• _Task statement_
Only the lines from the opening of the material through the one containing "export VERILOG_FILES = /design/flow/design.v" should be reproduced, each exactly as it stands.
── Records supplied ──
This is an optimization exercise on Yosys and OpenROAD, whose aim is small area and a short achievable clock period, not a production implementation.
Only simulation tests tie the RTL to the original design; equivalence was not proved.

===== flow/config.mk =====
export PLATFORM = sky130hd
export DESIGN_NAME = cmp_blend
export DESIGN_NICKNAME = cmp_blend
export VERILOG_FILES = /design/flow/design.v
export SDC_FILE = /design/flow/constraint.sdc
export NUM_CORES = 4
export LEC_CHECK = 0
export CAP_MARGIN = 20
export CORE_MARGIN = 2
export CORE_UTILIZATION = 40
export SLEW_MARGIN = 20

===== flow/constraint.sdc =====
create_clock -name core_clock -period 125.0 [get_ports {clk}]
set_input_delay 25.0000 -clock core_clock [delete_from_list [all_inputs] [get_ports {clk}]]
set_output_delay 25.0000 -clock core_clock [all_outputs]
set_load 0.01 [all_outputs]

===== flow/design.v =====
module f16_rnd_r #(
    parameter W  = 22,
    parameter SW = 5
) (
    input  wire          sign,
    input  wire [W-1:0]  p,
    input  wire [SW-1:0] sh,
    input  wire [5:0]    e0,
    input  wire          zero,
    output wire [15:0]   y,
    output wire          ovf
);
    wire [W:0]  pe   = {p, 1'b0};
    wire [W:0]  q    = pe >> sh;                    
    wire [W:0]  mask = ~({(W+1){1'b1}} << sh);
    wire        st   = |(pe & mask);
    wire [10:0] n    = q[11:1];
    wire        inc  = q[0] & (st | n[0]);
    wire [16:0] pat  = {1'b0, e0, 10'd0} + {6'd0, n} + {16'd0, inc};
    assign ovf = ~zero & (pat >= 17'h07C00);
    assign y   = zero ? {sign, 15'd0} : ovf ? {sign, 15'h7BFF} : {sign, pat[14:0]};
endmodule
module f16_rnd_l (
    input  wire        sign,
    input  wire [14:0] sn,
    input  wire [4:0]  e0,
    input  wire        zero,
    output wire [15:0] y,
    output wire        ovf
);
    wire [10:0] n   = sn[14:4];
    wire        inc = sn[3] & ((|sn[2:0]) | n[0]);
    wire [15:0] pat = {1'b0, e0, 10'd0} + {5'd0, n} + {15'd0, inc};
    assign ovf = ~zero & (pat >= 16'h7C00);
    assign y   = zero ? {sign, 15'd0} : ovf ? {sign, 15'h7BFF} : {sign, pat[14:0]};
endmodule
module f16_umul #(
    parameter NA = 11,
    parameter NB = 11
) (
    input  wire [NA-1:0]    a,
    input  wire [NB-1:0]    b,
    output wire [NA+NB-1:0] p
);
    wire [NA-1:0] s [0:NB-1];
    wire [NA-1:0] c [0:NB-1];
    assign s[0] = a & {NA{b[0]}};
    assign c[0] = {NA{1'b0}};
    assign p[0] = s[0][0];
    genvar i, j;
    generate
        for (i = 1; i < NB; i = i + 1) begin : row
            for (j = 0; j < NA; j = j + 1) begin : col
                wire x = a[j] & b[i];
                wire y = (j == NA - 1) ? 1'b0 : s[i-1][j+1];
                wire z = c[i-1][j];
                assign s[i][j] = x ^ y ^ z;
                assign c[i][j] = (x & y) | (x & z) | (y & z);
            end
            assign p[i] = s[i][0];
        end
    endgenerate
    wire [NA:0] cr;
    assign cr[0] = 1'b0;
    generate
        for (j = 0; j < NA; j = j + 1) begin : fin
            wire y = (j == NA - 1) ? 1'b0 : s[NB-1][j+1];
            wire z = c[NB-1][j];
            assign p[NB+j]  = y ^ z ^ cr[j];
            assign cr[j+1] = (y & z) | (y & cr[j]) | (z & cr[j]);
        end
    endgenerate
endmodule
module f16_lead #(
    parameter W  = 22,
    parameter LW = 5
) (
    input  wire [W-1:0]  v,
    output reg  [LW-1:0] l
);
    integer i;
    always @* begin
        l = {LW{1'b0}};
        for (i = 0; i < W; i = i + 1)
            if (v[i]) l = i;
    end
endmodule
module f16_mul (
    input  wire [15:0] a,
    input  wire [15:0] b,
    output wire [15:0] y,
    output wire        ovf
);
    wire        za = a[14:10] == 5'd0;
    wire        zb = b[14:10] == 5'd0;
    wire [4:0]  ea = {a[14:11], a[10] | za};
    wire [4:0]  eb = {b[14:11], b[10] | zb};
    wire [10:0] ma = {~za, a[9:0]};
    wire [10:0] mb = {~zb, b[9:0]};
    wire        zero = (a[14:0] == 15'd0) | (b[14:0] == 15'd0);
    wire [21:0] p;
    f16_umul #(.NA(11), .NB(11)) u_mul (.a(ma), .b(mb), .p(p));
    wire [4:0] l;
    f16_lead #(.W(22), .LW(5)) u_lead (.v(p), .l(l));
    wire signed [7:0] e0r = $signed({3'd0, l}) + $signed({3'd0, ea}) + $signed({3'd0, eb}) - 8'sd36;
    wire        sub = e0r[7];
    wire [5:0]  sh  = sub ? (6'd26 - {1'b0, ea} - {1'b0, eb}) : ({1'b0, l} - 6'd10);
    wire [5:0]  e0  = sub ? 6'd0 : e0r[5:0];
    f16_rnd_r #(.W(22), .SW(5)) u_rnd (
        .sign(a[15] ^ b[15]), .p(p), .sh(sh[4:0]), .e0(e0), .zero(zero),
        .y(y), .ovf(ovf)
    );
endmodule
module f16_mulk (
    input  wire [15:0] g,
    input  wire [8:0]  k,
    output wire [15:0] y
);
    wire        zg   = g[14:10] == 5'd0;
    wire [4:0]  eg   = {g[14:11], g[10] | zg};
    wire [10:0] mg   = {~zg, g[9:0]};
    wire        zero = (g[14:0] == 15'd0) | (k[7:0] == 8'd0);
    wire [18:0] p;
    f16_umul #(.NA(11), .NB(8)) u_mul (.a(mg), .b(k[7:0]), .p(p));
    wire [4:0] l;
    f16_lead #(.W(19), .LW(5)) u_lead (.v(p), .l(l));
    wire signed [6:0] e0r = $signed({2'd0, l}) + $signed({2'd0, eg}) - 7'sd19;
    wire        sub = e0r[6];
    wire [4:0]  sh  = sub ? (5'd9 - eg) : (l - 5'd10);
    wire [5:0]  e0  = sub ? 6'd0 : e0r[5:0];
    wire [15:0] yr;
    wire        ovf_unused;
    f16_rnd_r #(.W(19), .SW(4)) u_rnd (
        .sign(g[15]), .p(p), .sh(sh[3:0]), .e0(e0), .zero(zero),
        .y(yr), .ovf(ovf_unused)
    );
    assign y = k[8] ? g : yr;
endmodule
module f16_add (
    input  wire [15:0] a,
    input  wire [15:0] b,
    output wire [15:0] y,
    output wire        ovf
);
    wire        swap = b[14:0] > a[14:0];
    wire [15:0] big  = swap ? b : a;
    wire [15:0] sml  = swap ? a : b;
    wire        zg = big[14:10] == 5'd0;
    wire        zs = sml[14:10] == 5'd0;
    wire [4:0]  eg = {big[14:11], big[10] | zg};
    wire [4:0]  es = {sml[14:11], sml[10] | zs};
    wire [10:0] mg = {~zg, big[9:0]};
    wire [10:0] ms = {~zs, sml[9:0]};
    wire [4:0]  d     = eg - es;
    wire [3:0]  dc    = (d > 5'd14) ? 4'd15 : d[3:0];
    wire [13:0] ms_x  = {ms, 3'b000};
    wire [13:0] ms_sh = ms_x >> dc;
    wire        stk   = |(ms_x & ~({14{1'b1}} << dc));
    wire [14:0] al    = {1'b0, ms_sh[13:1], ms_sh[0] | stk};
    wire [14:0] mg_x  = {1'b0, mg, 3'b000};
    wire        sb   = big[15] ^ sml[15];
    wire [14:0] sum  = sb ? (mg_x - al) : (mg_x + al);
    wire        zsum = sum == 15'd0;
    wire        sgn  = zsum ? (a[15] & b[15]) : big[15];
    wire [3:0] l;
    f16_lead #(.W(15), .LW(4)) u_lead (.v(sum), .l(l));
    wire [3:0]  lz = 4'd14 - l;
    wire [3:0]  t  = ({1'b0, lz} > eg) ? eg[3:0] : lz;
    wire [14:0] sn = sum << t;
    wire [4:0]  e0 = eg - {1'b0, t};
    f16_rnd_l u_rnd (.sign(sgn), .sn(sn), .e0(e0), .zero(zsum), .y(y), .ovf(ovf));
endmodule
module cmp_dkey (
    input  wire [15:0] v0,
    input  wire [15:0] v1,
    input  wire [15:0] v2,
    input  wire [15:0] lo0,
    input  wire [15:0] lo1,
    input  wire [15:0] lo2,
    input  wire [15:0] hi0,
    input  wire [15:0] hi1,
    input  wire [15:0] hi2,
    input  wire [2:0]  use_c,
    input  wire        invert,
    input  wire [15:0] key_soft,
    output wire [8:0]  k
);
    function [15:0] key_dist;
        input [15:0] v, lo, hi;
        begin
            if (v < lo)
                key_dist = lo - v;
            else if (v > hi)
                key_dist = v - hi;
            else
                key_dist = 16'd0;
        end
    endfunction
    wire [15:0] d0 = use_c[0] ? key_dist(v0, lo0, hi0) : 16'd0;
    wire [15:0] d1 = use_c[1] ? key_dist(v1, lo1, hi1) : 16'd0;
    wire [15:0] d2 = use_c[2] ? key_dist(v2, lo2, hi2) : 16'd0;
    wire [15:0] d01  = (d1 > d0) ? d1 : d0;
    wire [15:0] dmax = (d2 > d01) ? d2 : d01;
    wire [15:0] rem [0:8];
    wire [7:0]  q;
    assign rem[0] = key_soft - dmax;
    genvar i;
    generate
        for (i = 0; i < 8; i = i + 1) begin : div
            wire [16:0] r2   = {rem[i], 1'b0};
            wire [17:0] diff = {1'b0, r2} - {2'b00, key_soft};
            assign q[7-i]    = ~diff[17];
            assign rem[i+1]  = diff[17] ? r2[15:0] : diff[15:0];
        end
    endgenerate
    wire       dz = dmax == 16'd0;
    wire       ge = dmax >= key_soft;
    wire [8:0] m  = dz ? 9'd256 : ge ? 9'd0 : {1'b0, q};
    assign k = (use_c == 3'b000) ? 9'd256 : invert ? (9'd256 - m) : m;
endmodule
module cmp_blend (
    input  wire        clk,
    input  wire        rst,
    input  wire        in_valid,
    input  wire [15:0] in_d_r,      
    input  wire [15:0] in_d_g,
    input  wire [15:0] in_d_b,
    input  wire [15:0] in_d_a,
    input  wire [15:0] in_c_r,      
    input  wire [15:0] in_c_g,
    input  wire [15:0] in_c_b,
    input  wire [15:0] in_apx,      
    input  wire [15:0] in_ga,       
    input  wire [15:0] in_ks,       
    input  wire        in_premul,   
    input  wire [15:0] in_key_lo0,  
    input  wire [15:0] in_key_lo1,
    input  wire [15:0] in_key_lo2,
    input  wire [15:0] in_key_hi0,
    input  wire [15:0] in_key_hi1,
    input  wire [15:0] in_key_hi2,
    input  wire [2:0]  in_key_use,
    input  wire        in_key_inv,
    input  wire [15:0] in_key_soft,
    output reg         out_valid,
    output reg  [15:0] out_d_r,     
    output reg  [15:0] out_d_g,
    output reg  [15:0] out_d_b,
    output reg  [15:0] out_d_a,
    output reg  [3:0]  out_sat      
);
    localparam [15:0] ONE = 16'h3C00;
    reg        v0_q;
    reg [15:0] d_r, d_g, d_b, d_a, c_r, c_g, c_b, apx, ga, ks;
    reg        premul;
    reg [15:0] lo0, lo1, lo2, hi0, hi1, hi2, key_soft;
    reg [2:0]  use_c;
    reg        inv;
    always @(posedge clk) begin
        if (rst)
            v0_q <= 1'b0;
        else
            v0_q <= in_valid;
        d_r    <= in_d_r;
        d_g    <= in_d_g;
        d_b    <= in_d_b;
        d_a    <= in_d_a;
        c_r    <= in_c_r;
        c_g    <= in_c_g;
        c_b    <= in_c_b;
        apx    <= in_apx;
        ga     <= in_ga;
        ks     <= in_ks;
        premul <= in_premul;
        lo0    <= in_key_lo0;
        lo1    <= in_key_lo1;
        lo2    <= in_key_lo2;
        hi0    <= in_key_hi0;
        hi1    <= in_key_hi1;
        hi2    <= in_key_hi2;
        use_c  <= in_key_use;
        inv    <= in_key_inv;
        key_soft <= in_key_soft;
    end
    wire [8:0] k;
    cmp_dkey u_dkey (
        .v0(d_r), .v1(d_g), .v2(d_b),
        .lo0(lo0), .lo1(lo1), .lo2(lo2),
        .hi0(hi0), .hi1(hi1), .hi2(hi2),
        .use_c(use_c), .invert(inv), .key_soft(key_soft),
        .k(k)
    );
    wire [15:0] gks;
    wire        ov_gks;
    f16_mul u_gks (.a(ga), .b(ks), .y(gks), .ovf(ov_gks));
    reg        v1_q;
    reg [15:0] d1_r, d1_g, d1_b, d1_a, c1_r, c1_g, c1_b, apx1, gks1;
    reg [8:0]  k1;
    reg        premul1, sat1;
    always @(posedge clk) begin
        if (rst)
            v1_q <= 1'b0;
        else
            v1_q <= v0_q;
        d1_r <= d_r; d1_g <= d_g; d1_b <= d_b; d1_a <= d_a;
        c1_r <= c_r; c1_g <= c_g; c1_b <= c_b;
        apx1 <= apx; gks1 <= gks; k1 <= k;
        premul1 <= premul; sat1 <= ov_gks;
    end
    wire [15:0] f, a, r;
    wire        ov_a, ov_r;
    f16_mulk u_f (.g(gks1), .k(k1), .y(f));
    f16_mul  u_a (.a(apx1), .b(f), .y(a), .ovf(ov_a));
    f16_add  u_r (.a(ONE), .b({~a[15], a[14:0]}), .y(r), .ovf(ov_r));
    reg        v2_q;
    reg [15:0] d2_r, d2_g, d2_b, d2_a, c2_r, c2_g, c2_b, a2, s2, r2;
    reg [1:0]  sat2;
    always @(posedge clk) begin
        if (rst)
            v2_q <= 1'b0;
        else
            v2_q <= v1_q;
        d2_r <= d1_r; d2_g <= d1_g; d2_b <= d1_b; d2_a <= d1_a;
        c2_r <= c1_r; c2_g <= c1_g; c2_b <= c1_b;
        a2 <= a; s2 <= premul1 ? f : a; r2 <= r;
        sat2 <= {1'b0, sat1} + {1'b0, ov_a} + {1'b0, ov_r};
    end
    wire [15:0] p_r, p_g, p_b, t_r, t_g, t_b, t_a, n_r, n_g, n_b, n_a;
    wire [10:0] ov;
    f16_mul u_pr (.a(c2_r), .b(s2), .y(p_r), .ovf(ov[0]));
    f16_mul u_pg (.a(c2_g), .b(s2), .y(p_g), .ovf(ov[1]));
    f16_mul u_pb (.a(c2_b), .b(s2), .y(p_b), .ovf(ov[2]));
    f16_mul u_tr (.a(d2_r), .b(r2), .y(t_r), .ovf(ov[3]));
    f16_mul u_tg (.a(d2_g), .b(r2), .y(t_g), .ovf(ov[4]));
    f16_mul u_tb (.a(d2_b), .b(r2), .y(t_b), .ovf(ov[5]));
    f16_mul u_ta (.a(d2_a), .b(r2), .y(t_a), .ovf(ov[6]));
    f16_add u_nr (.a(p_r), .b(t_r), .y(n_r), .ovf(ov[7]));
    f16_add u_ng (.a(p_g), .b(t_g), .y(n_g), .ovf(ov[8]));
    f16_add u_nb (.a(p_b), .b(t_b), .y(n_b), .ovf(ov[9]));
    f16_add u_na (.a(a2),  .b(t_a), .y(n_a), .ovf(ov[10]));
    integer j;
    reg [3:0] nsat;
    always @* begin
        nsat = {2'd0, sat2};
        for (j = 0; j < 11; j = j + 1)
            nsat = nsat + {3'd0, ov[j]};
    end
    always @(posedge clk) begin
        if (rst)
            out_valid <= 1'b0;
        else
            out_valid <= v2_q;
        out_d_r <= n_r;
        out_d_g <= n_g;
        out_d_b <= n_b;
        out_d_a <= n_a;
        out_sat <= nsat;
    end
endmodule

===== flow/run.sh =====
#!/bin/bash
# synth_recipe.tcl (not shown) runs the flow's synth.tcl, then flattens the netlist and writes it again
# the make line also repeats each setting of config.mk as NAME=value (left out here)
make -C /OpenROAD-flow-scripts/flow DESIGN_CONFIG=/design/flow/config.mk WORK_HOME=/design/flow/orfs CLKGATE_MAP_FILE= SYNTH_SCRIPT=/design/flow/synth_recipe.tcl finish

==> run summary <==
worst max path at each step:
stage | slack [ns] | cells after the start | endpoint
6_report | 79.11 | 155 | r2[9]$_SDFF_PP0_
5_1_grt | 75.87 | 155 | r2[9]$_SDFF_PP0_
4_1_cts | 79.45 | 156 | r2[9]$_SDFF_PP0_
3_5_place_dp | 79.59 | 156 | r2[9]$_SDFF_PP0_
3_3_place_gp | 80.08 | 156 | r2[9]$_SDFF_PP0_
2_1_floorplan | 86.10 | 166 | sat2[0]$_DFF_P_
Yosys cell counts, types with 123 or more instances:
| cell | number |
|---|---|
| a211oi_1 | 178 |
| a21o_1 | 281 |
| a21oi_1 | 891 |
| a31oi_1 | 153 |
| and2_1 | 993 |
| and3_1 | 123 |
| clkbuf_1 | 676 |
| dfxtp_1 | 666 |
| fa_1 | 1013 |
| ha_1 | 857 |
| inv_1 | 1438 |
| mux2i_1 | 374 |
| nand2_1 | 1312 |
| nand2b_1 | 139 |
| nand3_1 | 377 |
| nand4_1 | 167 |
| nor2_1 | 1065 |
| nor3_1 | 337 |
| nor4_1 | 140 |
| o211ai_1 | 161 |
| o21a_1 | 191 |
| o21ai_0 | 723 |
| o31ai_1 | 126 |
| xnor2_1 | 303 |
| xor2_1 | 189 |
metrics by stage:
step	util (%)
after floorplan	-
after global placement	42.5
after detailed placement	42.5
after CTS	43.5
after global routing	43.6
final	43.6
worst max-delay path, delay by kind of cell, from the launching register on:
family | cells | cell delay (ns)
xor gates and xnor gates | 3 | 0.86
DFF | 1 | 0.30
adders and majority gates | 48 | 19.36
muxes | 7 | 1.69
AOI/OAI and AO/OA | 45 | 11.58
and+or+nand+nor | 33 | 9.07
buffers and inverters | 19 | 2.83
area by class of cell:
cell class                 instances  area (um2)
fill                           29600      163000
multi-input combinational      12000       94100
sequential                       666       13300
inverter                        1458        5470
timing repair buffer             544        4950
tap                             3781        4730
clock buffer                     104        2340
clock inverter                    48         592
antenna                           72         180
metal layers:
layer	GRT usage, %	vias to the layer above
met5	0	-
met4	10.7	10
met3	3.33	624
met2	40.9	3859
met1	35.4	53000
li1	-	52200
cell families after synthesis:
group	Yosys count	share of synthesized area, %
and+or+nand+nor	5182	22.6
AOI/OAI and AO/OA	3911	22.9
buffers and inverters	2280	7.67
adders and majority gates	1874	26.7
DFF	666	11.5
muxes	517	4.93
xor gates and xnor gates	492	3.71
other	1	0.00323
==> impl_metrics.env <==
export IMPL_status="timing/DRC/antenna clean"
export IMPL_final_area_um2=126000
export IMPL_fin_ws_ns=79.11
export IMPL_setup_viol=0
export IMPL_antenna_found_initial=28
export IMPL_min_path_cells=0
export IMPL_via_per_inst=5.88
export IMPL_slew_headroom_pct=12.1
export IMPL_cts_buffers=86
export IMPL_worst_hold_slack_ns=0.310
export IMPL_rsz0062_at_grt="false"
export IMPL_worstPathRequired_ns=125.75
export IMPL_cp_common_cell="fa_1"
export IMPL_synth_ff_type="dfxtp_1"
export IMPL_placed_area_um2=123000
export IMPL_r2r_start="gks1[11]$_SDFF_PP0_"
export IMPL_tritoncts="done"
export IMPL_skew_ns=0.0860
export IMPL_yosys_warnings=7
export IMPL_cts_root_buf="clkbuf_16"
export IMPL_wl_met3_mm=26.0
export IMPL_dp_hpwl_mm=313
export IMPL_clkTransAtPathRegs_ns=0.07
export IMPL_cp_data_arrival_time_ns=46.64
export IMPL_reg2reg_depth=155
export IMPL_area_growth_synth_to_final_pct=8.22
export IMPL_layout_commonest_cell="inv_1"
export IMPL_min_path_type="flop to flop"
export IMPL_post_place_cells=18400
export IMPL_yosysTopAreaCell="fa_1"
export IMPL_rrSetupSlack_ns=79.11
export IMPL_ys_seq_area_share_pct=11.5
export IMPL_final_max_slew_viol_count=0
export IMPL_hold_buffers=0
export IMPL_die_y_um=543
export IMPL_crit_path_max_incr_delay_ns=0.79
export IMPL_drive_gt1_share_pct=5.30
export IMPL_preCtsSetupSlack_ns=79.59
export IMPL_synth_seq_cells=666
export IMPL_grtUsageTotal_pct=25.9
export IMPL_grt_pass1_vias=105000
export IMPL_hold_viol_final=0
export IMPL_netlist_instances=14900
export IMPL_final_cell_mix="1438 x inv_1, 1312 x nand2_1, 1063 x nor2_1, 1013 x fa_1, 993 x and2_1"
export IMPL_gp_congestion=0.979
export IMPL_synth_edf_count=0
export IMPL_post_cts_resized=0
export IMPL_synth_top_cell_area_share_pct=17.5
export IMPL_critPathKind="flop to flop"
export IMPL_path_max_fanout=27
export IMPL_antenna_left=0
export IMPL_fin_tns_setup_ns=0
export IMPL_start_util_pct=40.3
export IMPL_dieWidth_um=543
export IMPL_end_kind="flop"
export IMPL_drv_cap=0
export IMPL_nets=16900
export IMPL_synth_area_um2=116000
export IMPL_synth_distinct_cells=152
export IMPL_first_pass_iters=7
export IMPL_wl_per_cell_um=21.0
export IMPL_min_delay_start="d_a[15]$_DFF_P_"
export IMPL_clock_sinks=666
export IMPL_highest_layer="met5"
export IMPL_min_to="d1_a[15]$_DFF_P_"
export IMPL_die_area_um2=295000
export IMPL_postSynthAreaPerCell_um2=7.78
export IMPL_worstSetupStartpointType="flop"
export IMPL_grt_overflow=0
export IMPL_finalCriticalPeriod_ns=45.89
export IMPL_wl_met1_mm=174
export IMPL_crit_slowest_cell="or4b_1"
export IMPL_post_route_period_util_pct=36.7
export IMPL_num_rows=197
export IMPL_ios=349
export IMPL_routed_wl_mm=391
export IMPL_ys_top_cells_by_area="fa_1 17%, dfxtp_1 11%, ha_1 9.2%"
export IMPL_grt_pass1_wl_mm=612
export IMPL_insertion_delay_ns=0.85
export IMPL_postCtsSetupBuffers=0
export IMPL_cp_startpoint="gks1[11]$_SDFF_PP0_"
export IMPL_coreArea_um2=288000
export IMPL_async_reset_ff_share_pct=0
export IMPL_htree_levels=3
export IMPL_post_route_drc_count=0
export IMPL_fmax_mhz=21.8
export IMPL_route_met2_wl_mm=175
export IMPL_tightestPinTransition_ns=1.30
export IMPL_r2r_end="r2[9]$_SDFF_PP0_"
export IMPL_stdcell_count=18700
export IMPL_vias=110000
export IMPL_port_buffers=348
export IMPL_grt_start_max_net_pins=47
export IMPL_clockBufferDepth=4
export IMPL_drt_iter0_markers=10600

## port drivers added, routing unchanged
The results above use ideal ports. As a check the final layout listed here was re-extracted and re-timed, cells and wires unchanged.
Step 1, drivers: a clkbuf_16 drives clk and a buf_2 each remaining input, both assumed.
Step 2 adds t to the input delays and takes it off the output delays; t is the mean of the earliest and latest rising clock arrival at the registers after step 1. Input paths then give back, and output paths get back, about the clock's delay inside the block.
Three values: ideal ports, drivers, drivers and shift; two values: the first two.
t, ns: 0.901
setup slack, ns: 79.111 / 79.111 / 79.111
worst setup path at the end: register to register
worst register clock-pin slew, ns: 0.08 / 0.08
worst slew at a driven data input, ns: 0.11
After both steps setup and hold are still met in this run. For this run, drivers alone change the setup slack by 0.000 ns; drivers and shift together by 0.000 ns.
───
• _Reply to the task_
This is an optimization exercise on Yosys and OpenROAD, whose aim is small area and a short achievable clock period, not a production implementation.
Only simulation tests tie the RTL to the original design; equivalence was not proved.

===== flow/config.mk =====
export PLATFORM = sky130hd
export DESIGN_NAME = cmp_blend
export DESIGN_NICKNAME = cmp_blend
export VERILOG_FILES = /design/flow/design.v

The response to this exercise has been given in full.